ADAR1 regulates melanoma cell invasiveness by controlling beta3-integrin via microRNA-30 family members.

Melanoma cells utilize multiple mechanisms to exit the primary tumor mass, invade the surroundings and subsequently distant tissues. We have previously reported that the expression of the RNA editing enzyme ADAR1 (adenosine deaminase acting on RNA) is downregulated in metastatic melanoma, which facilitates proliferation and invasion. Here we show that ADAR1 controls melanoma invasiveness by regulating ITGB3 expression via miR-30a and miR-30d.

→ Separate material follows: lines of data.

From an optimization exercise on the open Yosys and OpenROAD flow, aimed at small area; shortcuts taken in it are not production practice. Function was checked by simulation only, so behaviour that the tests miss may differ from the original. Power is estimated from default activity; no workload was simulated.

==> inputs of 12-24 <==
## urabros_link
module urabros_link (
    input  wire        clk,
    input  wire        rst,
    input  wire        link_close,
    input  wire        rx_valid,
    input  wire [7:0]  rx_data,
    output wire        ev_valid,
    output wire [2:0]  ev_kind,
    output wire [7:0]  ev_opcode,
    output wire [7:0]  ev_n,
    output wire [10:0] ev_len,
    output wire [7:0]  ev_byte,
    output wire [15:0] ev_crc_rx,
    output wire [15:0] ev_crc_calc,
    input  wire [7:0]  rd_addr,
    output reg  [7:0]  rd_data,
    input  wire        tx_cmd_valid,
    input  wire [7:0]  tx_cmd_opcode,
    input  wire [15:0] tx_cmd_args_len,
    output wire        tx_cmd_ready,
    input  wire        tx_arg_valid,
    input  wire [7:0]  tx_arg_data,
    output wire        tx_arg_ready,
    output wire        tx_out_valid,
    output wire [7:0]  tx_out_data,
    input  wire        tx_out_ready,
    output wire        tx_ev_valid,
    output wire [2:0]  tx_ev_kind,
    output wire [15:0] tx_ev_args_len,
    input  wire        g_init,
    input  wire        g_en,
    input  wire [7:0]  g_data,
    output wire [15:0] g_crc_out
);
clock: 10.0 ns
lec_check: 0
cap_margin: 20
core_margin: 2
core_utilization: 45
slew_margin: 20
run.sh (not shown) runs the stock make flow with config.mk's settings and CLKGATE_MAP_FILE= SYNTH_SCRIPT=/design/flow/synth_recipe.tcl, a recipe that flattens the netlist after the stock synthesis.
==> inputs of 07-23, as changes to 12-24 <==
--- a/flow/design.v
+++ b/flow/design.v
@@ -179,16 +179,45 @@
     assign ev_opcode   = k_frame ? rx_opc : 8'd0;
     assign ev_n        = (k_frame | (ev_k == EV_CRCERR)) ? rx_len : 8'd0;
     assign ev_len      = {2'b00, ev_k == EV_TRUNC, (k_text | k_frame) ? rx_cnt : 8'd0};
     assign ev_byte     = (ev_k == EV_BADMARK) ? rx_buf[7:0] : 8'd0;
     assign ev_crc_rx   = k_crc ? rx_buf[15:0] : 16'd0;
     assign ev_crc_calc = k_crc ? rx_crc : 16'd0;
     wire [7:0] rd_pos = ev_base + ~rd_addr + {7'd0, ev_fr};
+    reg [255:0] rd_sel;
+    integer j;
+    always @* begin
+        for (j = 0; j < 256; j = j + 1)
+            rd_sel[j] = (rd_pos == j);
+    end
+    wire [8*86-1:0] rd_part_n;    
+    genvar g, b;
+    generate
+        for (g = 0; g < 86; g = g + 1) begin : grp
+            for (b = 0; b < 8; b = b + 1) begin : lane
+                if (g < 85) begin : full
+                    urb_aoi222 u (
+                        .a1(rd_sel[3*g]),   .a2(ev_buf[8*(3*g)+b]),
+                        .b1(rd_sel[3*g+1]), .b2(ev_buf[8*(3*g+1)+b]),
+                        .c1(rd_sel[3*g+2]), .c2(ev_buf[8*(3*g+2)+b]),
+                        .y(rd_part_n[8*g+b]));
+                end else begin : last
+                    assign rd_part_n[8*g+b] = ~(rd_sel[255] & ev_buf[8*255+b]);
+                end
+            end
+        end
+    endgenerate
+    reg [7:0] rd_mux;
+    always @* begin
+        rd_mux = 8'd0;
+        for (j = 0; j < 86; j = j + 1)
+            rd_mux = rd_mux | ~rd_part_n[8*j +: 8];
+    end
     always @(posedge clk)
-        rd_data <= ev_buf[8*rd_pos +: 8];
+        rd_data <= rd_mux;
     reg [2:0]  tx_state;
     reg [7:0]  tx_r;       
     reg [15:0] tx_crc;     
     reg        tx_ev;
     wire tx_ctl  = rst | link_close;
     wire st_idle = (tx_state == TX_IDLE);
     wire st_opc  = (tx_state == TX_OPC);
@@ -259,7 +288,13 @@
         if (rst || g_init)
             g_crc <= CRC_INIT;
         else if (g_en)
             g_crc <= g_crc_next;
     end
     assign g_crc_out = g_crc;
 endmodule
+module urb_aoi222 (
+    input  wire a1, a2, b1, b2, c1, c2,
+    output wire y
+);
+    assign y = ~((a1 & a2) | (b1 & b2) | (c1 & c2));
+endmodule
- CORE_UTILIZATION: 45 -> 60
- CTS_BUF_LIST: unset -> sky130_fd_sc_hd__clkbuf_16
- CTS_CLUSTER_DIAMETER: unset -> 100
- CTS_CLUSTER_SIZE: unset -> 24
- PLACE_DENSITY: unset -> 0.7
- SYNTH_HIERARCHICAL: unset -> 1
==> inputs of 02-11, as changes to 12-24 <==
--- a/flow/design.v
+++ b/flow/design.v
@@ -179,16 +179,45 @@
     assign ev_opcode   = k_frame ? rx_opc : 8'd0;
     assign ev_n        = (k_frame | (ev_k == EV_CRCERR)) ? rx_len : 8'd0;
     assign ev_len      = {2'b00, ev_k == EV_TRUNC, (k_text | k_frame) ? rx_cnt : 8'd0};
     assign ev_byte     = (ev_k == EV_BADMARK) ? rx_buf[7:0] : 8'd0;
     assign ev_crc_rx   = k_crc ? rx_buf[15:0] : 16'd0;
     assign ev_crc_calc = k_crc ? rx_crc : 16'd0;
     wire [7:0] rd_pos = ev_base + ~rd_addr + {7'd0, ev_fr};
+    reg [255:0] rd_sel;
+    integer j;
+    always @* begin
+        for (j = 0; j < 256; j = j + 1)
+            rd_sel[j] = (rd_pos == j);
+    end
+    wire [8*86-1:0] rd_part_n;    
+    genvar g, b;
+    generate
+        for (g = 0; g < 86; g = g + 1) begin : grp
+            for (b = 0; b < 8; b = b + 1) begin : lane
+                if (g < 85) begin : full
+                    urb_aoi222 u (
+                        .a1(rd_sel[3*g]),   .a2(ev_buf[8*(3*g)+b]),
+                        .b1(rd_sel[3*g+1]), .b2(ev_buf[8*(3*g+1)+b]),
+                        .c1(rd_sel[3*g+2]), .c2(ev_buf[8*(3*g+2)+b]),
+                        .y(rd_part_n[8*g+b]));
+                end else begin : last
+                    assign rd_part_n[8*g+b] = ~(rd_sel[255] & ev_buf[8*255+b]);
+                end
+            end
+        end
+    endgenerate
+    reg [7:0] rd_mux;
+    always @* begin
+        rd_mux = 8'd0;
+        for (j = 0; j < 86; j = j + 1)
+            rd_mux = rd_mux | ~rd_part_n[8*j +: 8];
+    end
     always @(posedge clk)
-        rd_data <= ev_buf[8*rd_pos +: 8];
+        rd_data <= rd_mux;
     reg [2:0]  tx_state;
     reg [7:0]  tx_r;       
     reg [15:0] tx_crc;     
     reg        tx_ev;
     wire tx_ctl  = rst | link_close;
     wire st_idle = (tx_state == TX_IDLE);
     wire st_opc  = (tx_state == TX_OPC);
@@ -259,7 +288,13 @@
         if (rst || g_init)
             g_crc <= CRC_INIT;
         else if (g_en)
             g_crc <= g_crc_next;
     end
     assign g_crc_out = g_crc;
 endmodule
+module urb_aoi222 (
+    input  wire a1, a2, b1, b2, c1, c2,
+    output wire y
+);
+    assign y = ~((a1 & a2) | (b1 & b2) | (c1 & c2));
+endmodule
- SYNTH_HIERARCHICAL: unset -> 1
==> summary of the runs <==
In sequential power, 12-24 and 02-11 hardly differ. Critical path depth is the same in 02-11 and 07-23. Fmax: 07-23 < 02-11 < 12-24. The highest combinational power belongs to 12-24, the lowest to 07-23. Setup slack, highest first: 12-24, 02-11, 07-23. Between 02-11 and 07-23, the lower worst hold slack is in 02-11 (gap 0.053 ns). Against 12-24, the non-clock buffer count of 07-23 is higher by 2. Register-to-register slack: 07-23 < 02-11 < 12-24.
==> figures <==
| item | 12-24 | 07-23 | 02-11 |
|---|---|---|---|
| Final HPWL from detailed placement | 146,000 um | 204,000 um | 208,000 um |
| Fraction of area in non-clock buffers | 0.0201 | 0.0205 | 0.0195 |
| Result of the run | timing/DRC/antenna clean | timing/DRC/antenna clean | timing/DRC/antenna clean |
| Number of inserted diodes | 2 | 5 | 8 |
| Internal cell power | 28.7 mW | 23.2 mW | 28.1 mW |
| Die H | 574 um | 487 um | 561 um |
| Placed instance count | 10,500 | 9,379 | 10,500 |
| Instance count on the critical path | 11 | 16 | 16 |
| FILL cells | 24,900 | 14,700 | 23,800 |
| Synth Area in Compound Gates | 0.0153 | 0.0533 | 0.0533 |
| Worst reg2reg path depth | 11 | 16 | 16 |
| Highest fanout seen on the critical path | 40 | 24 | 16 |
| Data required, critical path | 10.77 ns | 10.73 ns | 10.84 ns |
| Met1 Resource Use GR | 0.231 | 0.365 | 0.284 |
| Worst endpoint data arrival time | 7.28 ns | 8.85 ns | 8.90 ns |
| CP Capture Point | rd_data[3]$_DFF_P_ | rd_data[5]$_DFF_P_ | rd_data[2]$_DFF_P_ |
| Number of global-route vias before repair | 62,700 | 61,900 | 63,700 |
| Setup ws final | 3.49 ns | 1.88 ns | 1.94 ns |

==> port drivers added, routing unchanged <==
In the flow no input, the clock included, has a driving cell. The finished layouts below were timed again as built, in two steps. Step 1 (the two cells are an assumption about what drives the block):
set clk [get_ports {clk}]
set_driving_cell -lib_cell sky130_fd_sc_hd__clkbuf_16 $clk
set_driving_cell -lib_cell sky130_fd_sc_hd__buf_2 [delete_from_list [all_inputs] $clk]
Step 2 times the ports against the registers' clock, not the clock port: input delays grow and output delays shrink by t, the midpoint of the rising clock arrivals with the driver on. a / b / c = ideal / step 1 / step 2; a / b = the first two.
| run | shift t [ns] | setup slack, ns | latest minus earliest clock arrival (ns) |
|---|---|---|---|
| 12-24 | 1.012 | 3.491 / 3.521 / 2.509 | 0.065 / 0.066 |
| 07-23 | 0.960 | 1.877 / 1.949 / 0.989 | 0.071 / 0.071 |
| 02-11 | 1.027 | 1.938 / 2.012 / 0.984 | 0.111 / 0.111 |
After both steps setup and hold are still met in every run listed. For 12-24, which loses most, drivers alone change the setup slack by +0.030 ns; drivers and shift together by -0.982 ns.
Source: an optimization exercise on an open RTL-to-GDS flow (aim: small area, a short achievable clock period and few clock cycles). Production flows keep margins and buffers that such runs may drop. The RTL was checked by simulation tests, not by an equivalence proof against the original design. Power figures rest on the tool's default switching activity, not on a simulated workload.

$ cat run.sh
#!/bin/bash
# synth_recipe.tcl (not shown) runs the flow's synth.tcl, then flattens the netlist and writes it again
# the make line also repeats each setting of config.mk as NAME=value (left out here)
make -C /OpenROAD-flow-scripts/flow DESIGN_CONFIG=/design/flow/config.mk WORK_HOME=/design/flow/orfs CLKGATE_MAP_FILE= SYNTH_SCRIPT=/design/flow/synth_recipe.tcl finish
$ cat config.mk
export PLATFORM = sky130hd
export DESIGN_NAME = cands_codec
export DESIGN_NICKNAME = cands_codec
export VERILOG_FILES = /design/flow/design.v
export SDC_FILE = /design/flow/constraint.sdc
export NUM_CORES = 4
export LEC_CHECK = 0
export CAP_MARGIN = 20
export CORE_MARGIN = 2
export CORE_UTILIZATION = 40
export SLEW_MARGIN = 20
$ cat constraint.sdc
create_clock -name core_clock -period 10.0 [get_ports {clk}]
set_input_delay 2.0000 -clock core_clock [delete_from_list [all_inputs] [get_ports {clk}]]
set_output_delay 2.0000 -clock core_clock [all_outputs]
set_load 0.01 [all_outputs]
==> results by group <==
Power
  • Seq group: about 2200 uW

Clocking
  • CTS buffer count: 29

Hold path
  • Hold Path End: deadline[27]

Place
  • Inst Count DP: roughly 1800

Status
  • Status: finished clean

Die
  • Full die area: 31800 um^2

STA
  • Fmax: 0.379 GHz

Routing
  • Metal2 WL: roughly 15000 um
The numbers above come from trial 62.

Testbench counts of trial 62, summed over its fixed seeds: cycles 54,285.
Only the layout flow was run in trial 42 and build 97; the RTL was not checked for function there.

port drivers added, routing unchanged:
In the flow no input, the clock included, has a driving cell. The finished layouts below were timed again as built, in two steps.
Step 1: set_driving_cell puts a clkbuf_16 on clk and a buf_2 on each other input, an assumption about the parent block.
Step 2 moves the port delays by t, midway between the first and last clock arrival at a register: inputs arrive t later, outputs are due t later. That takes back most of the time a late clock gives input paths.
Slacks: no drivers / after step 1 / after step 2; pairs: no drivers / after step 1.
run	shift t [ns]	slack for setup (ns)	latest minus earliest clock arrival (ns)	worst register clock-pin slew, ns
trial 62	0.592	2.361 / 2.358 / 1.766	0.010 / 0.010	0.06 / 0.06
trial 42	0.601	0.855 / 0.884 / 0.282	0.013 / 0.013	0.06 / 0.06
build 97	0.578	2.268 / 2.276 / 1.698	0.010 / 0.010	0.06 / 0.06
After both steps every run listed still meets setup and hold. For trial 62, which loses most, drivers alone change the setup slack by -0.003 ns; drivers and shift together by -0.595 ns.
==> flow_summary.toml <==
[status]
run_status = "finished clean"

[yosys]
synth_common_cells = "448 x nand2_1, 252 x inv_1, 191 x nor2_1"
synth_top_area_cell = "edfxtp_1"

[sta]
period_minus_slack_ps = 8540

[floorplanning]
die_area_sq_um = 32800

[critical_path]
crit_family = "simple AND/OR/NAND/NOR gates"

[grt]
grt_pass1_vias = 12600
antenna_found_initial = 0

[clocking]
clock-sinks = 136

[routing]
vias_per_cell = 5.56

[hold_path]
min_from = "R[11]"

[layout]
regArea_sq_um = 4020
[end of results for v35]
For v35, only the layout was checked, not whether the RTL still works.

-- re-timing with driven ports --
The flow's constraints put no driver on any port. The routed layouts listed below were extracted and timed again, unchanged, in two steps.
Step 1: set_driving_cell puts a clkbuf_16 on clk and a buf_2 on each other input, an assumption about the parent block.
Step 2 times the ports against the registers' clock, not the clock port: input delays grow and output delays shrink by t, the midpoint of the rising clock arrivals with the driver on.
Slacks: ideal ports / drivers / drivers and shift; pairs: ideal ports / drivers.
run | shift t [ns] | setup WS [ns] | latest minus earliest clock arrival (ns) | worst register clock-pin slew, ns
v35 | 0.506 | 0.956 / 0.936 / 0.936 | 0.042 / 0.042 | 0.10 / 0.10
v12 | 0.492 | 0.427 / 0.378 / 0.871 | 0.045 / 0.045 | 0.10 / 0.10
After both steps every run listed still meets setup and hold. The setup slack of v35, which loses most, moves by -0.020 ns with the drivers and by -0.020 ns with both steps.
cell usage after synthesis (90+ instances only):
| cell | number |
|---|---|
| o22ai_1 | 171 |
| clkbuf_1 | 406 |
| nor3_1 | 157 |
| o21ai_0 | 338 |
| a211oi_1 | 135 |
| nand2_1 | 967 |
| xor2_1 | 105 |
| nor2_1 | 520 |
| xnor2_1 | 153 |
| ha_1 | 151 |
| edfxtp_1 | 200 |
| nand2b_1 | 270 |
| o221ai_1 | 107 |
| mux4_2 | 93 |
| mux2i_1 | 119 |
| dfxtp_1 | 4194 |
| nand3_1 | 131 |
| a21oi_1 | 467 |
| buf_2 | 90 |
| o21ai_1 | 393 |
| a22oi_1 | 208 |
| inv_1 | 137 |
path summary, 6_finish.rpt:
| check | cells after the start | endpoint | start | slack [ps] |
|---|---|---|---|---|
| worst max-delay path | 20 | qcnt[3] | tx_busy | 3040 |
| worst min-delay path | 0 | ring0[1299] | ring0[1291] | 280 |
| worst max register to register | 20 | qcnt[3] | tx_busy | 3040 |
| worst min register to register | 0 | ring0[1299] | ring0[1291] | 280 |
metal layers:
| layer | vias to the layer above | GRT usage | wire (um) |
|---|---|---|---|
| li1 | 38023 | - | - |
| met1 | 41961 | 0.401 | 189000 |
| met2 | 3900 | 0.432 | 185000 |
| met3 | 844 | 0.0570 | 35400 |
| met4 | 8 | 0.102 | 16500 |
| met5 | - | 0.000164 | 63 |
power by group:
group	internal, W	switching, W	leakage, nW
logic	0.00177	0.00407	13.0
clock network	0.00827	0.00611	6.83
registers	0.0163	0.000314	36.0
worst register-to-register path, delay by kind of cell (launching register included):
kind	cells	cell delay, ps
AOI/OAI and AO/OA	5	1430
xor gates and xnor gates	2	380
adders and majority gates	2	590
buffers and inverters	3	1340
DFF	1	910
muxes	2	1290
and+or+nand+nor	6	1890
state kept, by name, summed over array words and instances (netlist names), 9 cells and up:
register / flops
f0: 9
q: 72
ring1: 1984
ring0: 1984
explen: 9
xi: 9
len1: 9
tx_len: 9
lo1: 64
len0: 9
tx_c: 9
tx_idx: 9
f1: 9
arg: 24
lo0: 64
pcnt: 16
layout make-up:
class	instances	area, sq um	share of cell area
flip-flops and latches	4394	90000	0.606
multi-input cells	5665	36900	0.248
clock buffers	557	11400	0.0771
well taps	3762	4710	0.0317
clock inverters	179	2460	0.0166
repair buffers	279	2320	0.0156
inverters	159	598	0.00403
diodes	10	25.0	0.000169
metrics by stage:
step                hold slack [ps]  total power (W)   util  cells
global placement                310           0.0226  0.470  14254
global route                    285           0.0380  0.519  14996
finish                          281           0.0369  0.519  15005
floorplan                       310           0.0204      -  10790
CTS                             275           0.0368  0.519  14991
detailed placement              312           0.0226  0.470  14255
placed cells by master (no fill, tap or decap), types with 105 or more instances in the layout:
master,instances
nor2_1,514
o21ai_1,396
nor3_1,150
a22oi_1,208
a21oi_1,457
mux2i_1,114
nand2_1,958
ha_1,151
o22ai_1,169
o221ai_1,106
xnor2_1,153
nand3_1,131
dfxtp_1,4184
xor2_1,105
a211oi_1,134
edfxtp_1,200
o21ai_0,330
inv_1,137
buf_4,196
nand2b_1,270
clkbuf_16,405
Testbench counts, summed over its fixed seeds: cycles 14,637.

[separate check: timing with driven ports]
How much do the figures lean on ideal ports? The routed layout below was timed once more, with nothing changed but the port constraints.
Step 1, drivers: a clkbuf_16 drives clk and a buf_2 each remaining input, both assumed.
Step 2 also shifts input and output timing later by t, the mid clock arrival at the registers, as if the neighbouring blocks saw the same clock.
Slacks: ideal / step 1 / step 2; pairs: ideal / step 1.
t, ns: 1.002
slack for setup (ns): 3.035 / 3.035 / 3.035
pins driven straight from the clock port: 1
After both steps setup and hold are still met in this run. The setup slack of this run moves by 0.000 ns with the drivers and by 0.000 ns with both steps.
This is an optimization exercise on Yosys and OpenROAD, whose aim is small area, a short achievable clock period and few clock cycles per item, not a production implementation. In this exercise RTL edits were held to simulation tests only and were not proved equivalent to the original.

===== flow/config.mk =====
export PLATFORM = sky130hd
export DESIGN_NAME = env_bank
export DESIGN_NICKNAME = env_bank
export VERILOG_FILES = /design/flow/design.v
export SDC_FILE = /design/flow/constraint.sdc
export NUM_CORES = 4
export LEC_CHECK = 0
export CAP_MARGIN = 20
export CORE_MARGIN = 2
export CORE_UTILIZATION = 40
export SLEW_MARGIN = 20

===== flow/constraint.sdc =====
create_clock -name core_clock -period 20.0 [get_ports {clk}]
set_input_delay 4.0000 -clock core_clock [delete_from_list [all_inputs] [get_ports {clk}]]
set_output_delay 4.0000 -clock core_clock [all_outputs]
set_load 0.01 [all_outputs]
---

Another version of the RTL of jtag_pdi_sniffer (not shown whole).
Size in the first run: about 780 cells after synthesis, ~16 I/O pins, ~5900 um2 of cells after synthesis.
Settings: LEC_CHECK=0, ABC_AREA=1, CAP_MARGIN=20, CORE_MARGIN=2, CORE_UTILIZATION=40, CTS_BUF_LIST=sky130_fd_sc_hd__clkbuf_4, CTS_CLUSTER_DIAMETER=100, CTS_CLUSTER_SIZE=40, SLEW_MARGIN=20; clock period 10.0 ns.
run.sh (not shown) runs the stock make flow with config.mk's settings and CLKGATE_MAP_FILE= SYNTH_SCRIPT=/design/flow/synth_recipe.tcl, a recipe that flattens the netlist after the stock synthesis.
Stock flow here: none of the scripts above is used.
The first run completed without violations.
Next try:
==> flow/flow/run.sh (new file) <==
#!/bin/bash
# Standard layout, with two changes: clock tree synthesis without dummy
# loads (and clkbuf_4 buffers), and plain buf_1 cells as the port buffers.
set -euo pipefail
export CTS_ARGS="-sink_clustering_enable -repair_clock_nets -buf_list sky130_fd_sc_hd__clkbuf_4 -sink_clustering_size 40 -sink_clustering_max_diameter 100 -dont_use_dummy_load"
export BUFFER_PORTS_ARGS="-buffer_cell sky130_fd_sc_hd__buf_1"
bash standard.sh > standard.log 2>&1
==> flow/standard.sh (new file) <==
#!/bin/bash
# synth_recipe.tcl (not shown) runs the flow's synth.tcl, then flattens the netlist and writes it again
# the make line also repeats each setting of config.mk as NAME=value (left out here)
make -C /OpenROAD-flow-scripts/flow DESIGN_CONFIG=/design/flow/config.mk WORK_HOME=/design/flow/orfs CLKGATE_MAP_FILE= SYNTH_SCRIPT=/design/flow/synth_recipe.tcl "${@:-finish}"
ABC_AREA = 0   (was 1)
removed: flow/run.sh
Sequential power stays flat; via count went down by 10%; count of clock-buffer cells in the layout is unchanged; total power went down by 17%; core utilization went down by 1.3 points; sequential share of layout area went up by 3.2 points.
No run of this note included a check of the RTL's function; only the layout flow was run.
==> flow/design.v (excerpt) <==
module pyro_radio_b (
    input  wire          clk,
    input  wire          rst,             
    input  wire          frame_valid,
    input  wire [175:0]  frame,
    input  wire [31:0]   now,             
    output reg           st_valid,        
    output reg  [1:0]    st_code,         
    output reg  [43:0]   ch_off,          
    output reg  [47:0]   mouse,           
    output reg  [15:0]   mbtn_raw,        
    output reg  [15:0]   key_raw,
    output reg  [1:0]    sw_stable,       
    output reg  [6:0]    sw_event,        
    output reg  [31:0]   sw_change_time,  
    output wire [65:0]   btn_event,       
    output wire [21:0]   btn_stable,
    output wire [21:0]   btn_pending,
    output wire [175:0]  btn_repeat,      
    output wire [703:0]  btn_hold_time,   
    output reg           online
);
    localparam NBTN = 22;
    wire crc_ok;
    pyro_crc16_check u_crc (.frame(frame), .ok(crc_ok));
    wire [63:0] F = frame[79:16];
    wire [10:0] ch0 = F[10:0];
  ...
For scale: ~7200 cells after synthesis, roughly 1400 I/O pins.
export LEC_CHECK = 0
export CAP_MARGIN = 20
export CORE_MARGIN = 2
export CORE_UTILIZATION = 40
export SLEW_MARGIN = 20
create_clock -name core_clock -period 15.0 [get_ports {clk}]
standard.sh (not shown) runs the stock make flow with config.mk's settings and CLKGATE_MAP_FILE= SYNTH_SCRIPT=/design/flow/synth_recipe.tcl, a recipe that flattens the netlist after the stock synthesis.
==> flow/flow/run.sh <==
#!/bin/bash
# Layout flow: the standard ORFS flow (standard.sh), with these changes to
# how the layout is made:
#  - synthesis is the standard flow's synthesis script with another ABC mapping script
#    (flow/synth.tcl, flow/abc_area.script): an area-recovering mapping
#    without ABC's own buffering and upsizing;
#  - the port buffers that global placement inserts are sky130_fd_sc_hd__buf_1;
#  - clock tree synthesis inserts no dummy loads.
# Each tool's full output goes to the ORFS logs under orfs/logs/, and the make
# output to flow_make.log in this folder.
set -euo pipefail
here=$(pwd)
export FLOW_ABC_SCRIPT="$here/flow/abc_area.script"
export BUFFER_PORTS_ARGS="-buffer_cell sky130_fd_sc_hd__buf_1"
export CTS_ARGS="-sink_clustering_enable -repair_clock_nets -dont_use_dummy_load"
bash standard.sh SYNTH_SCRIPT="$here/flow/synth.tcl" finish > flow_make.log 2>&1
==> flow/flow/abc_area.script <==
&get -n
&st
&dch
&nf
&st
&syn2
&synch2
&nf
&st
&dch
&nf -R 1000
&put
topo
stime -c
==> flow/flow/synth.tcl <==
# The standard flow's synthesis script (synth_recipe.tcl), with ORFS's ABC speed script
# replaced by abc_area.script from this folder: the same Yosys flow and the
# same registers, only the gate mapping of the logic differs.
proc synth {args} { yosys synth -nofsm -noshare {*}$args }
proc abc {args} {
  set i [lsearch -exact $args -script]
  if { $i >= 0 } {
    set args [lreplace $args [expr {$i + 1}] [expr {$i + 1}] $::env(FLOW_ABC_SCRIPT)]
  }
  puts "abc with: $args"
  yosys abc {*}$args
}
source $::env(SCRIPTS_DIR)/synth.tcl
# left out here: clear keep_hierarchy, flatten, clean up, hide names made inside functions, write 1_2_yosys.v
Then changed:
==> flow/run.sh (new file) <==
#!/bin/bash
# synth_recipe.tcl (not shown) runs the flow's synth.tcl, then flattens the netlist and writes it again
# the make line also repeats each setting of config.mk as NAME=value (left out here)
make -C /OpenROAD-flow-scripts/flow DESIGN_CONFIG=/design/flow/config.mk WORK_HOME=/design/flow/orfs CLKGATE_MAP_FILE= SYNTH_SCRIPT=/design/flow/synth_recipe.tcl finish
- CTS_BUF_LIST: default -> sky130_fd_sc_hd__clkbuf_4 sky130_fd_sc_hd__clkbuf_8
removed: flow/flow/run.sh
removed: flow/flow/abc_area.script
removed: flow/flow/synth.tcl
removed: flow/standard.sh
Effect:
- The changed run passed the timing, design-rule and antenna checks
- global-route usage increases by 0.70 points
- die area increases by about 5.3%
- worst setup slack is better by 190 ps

ADAR1 overexpression or knockdown leads to an increase or decrease, respectively, in the expression of both microRNAs. The effect is independent of RNA-editing. Dual luciferase assays show that both microRNAs directly regulate the expression of the ITGB3 integrin. Overexpression of the miR-30a or miR-30d lead to a decrease in ITGB3 and a resultant decreased invasive and metastatic capacities. Neutralization of the endogenous miR-30a or miR-30d leads to the opposite effect. The microRNAs regulate ITGB3 levels probably through a post-transcriptional effect, as both mRNA and protein levels of ITGB3 are affected. These results further expand our knowledge on the ADAR1-ITGB3 network and its central role in acquisition of the invasive phenotype of metastatic melanoma.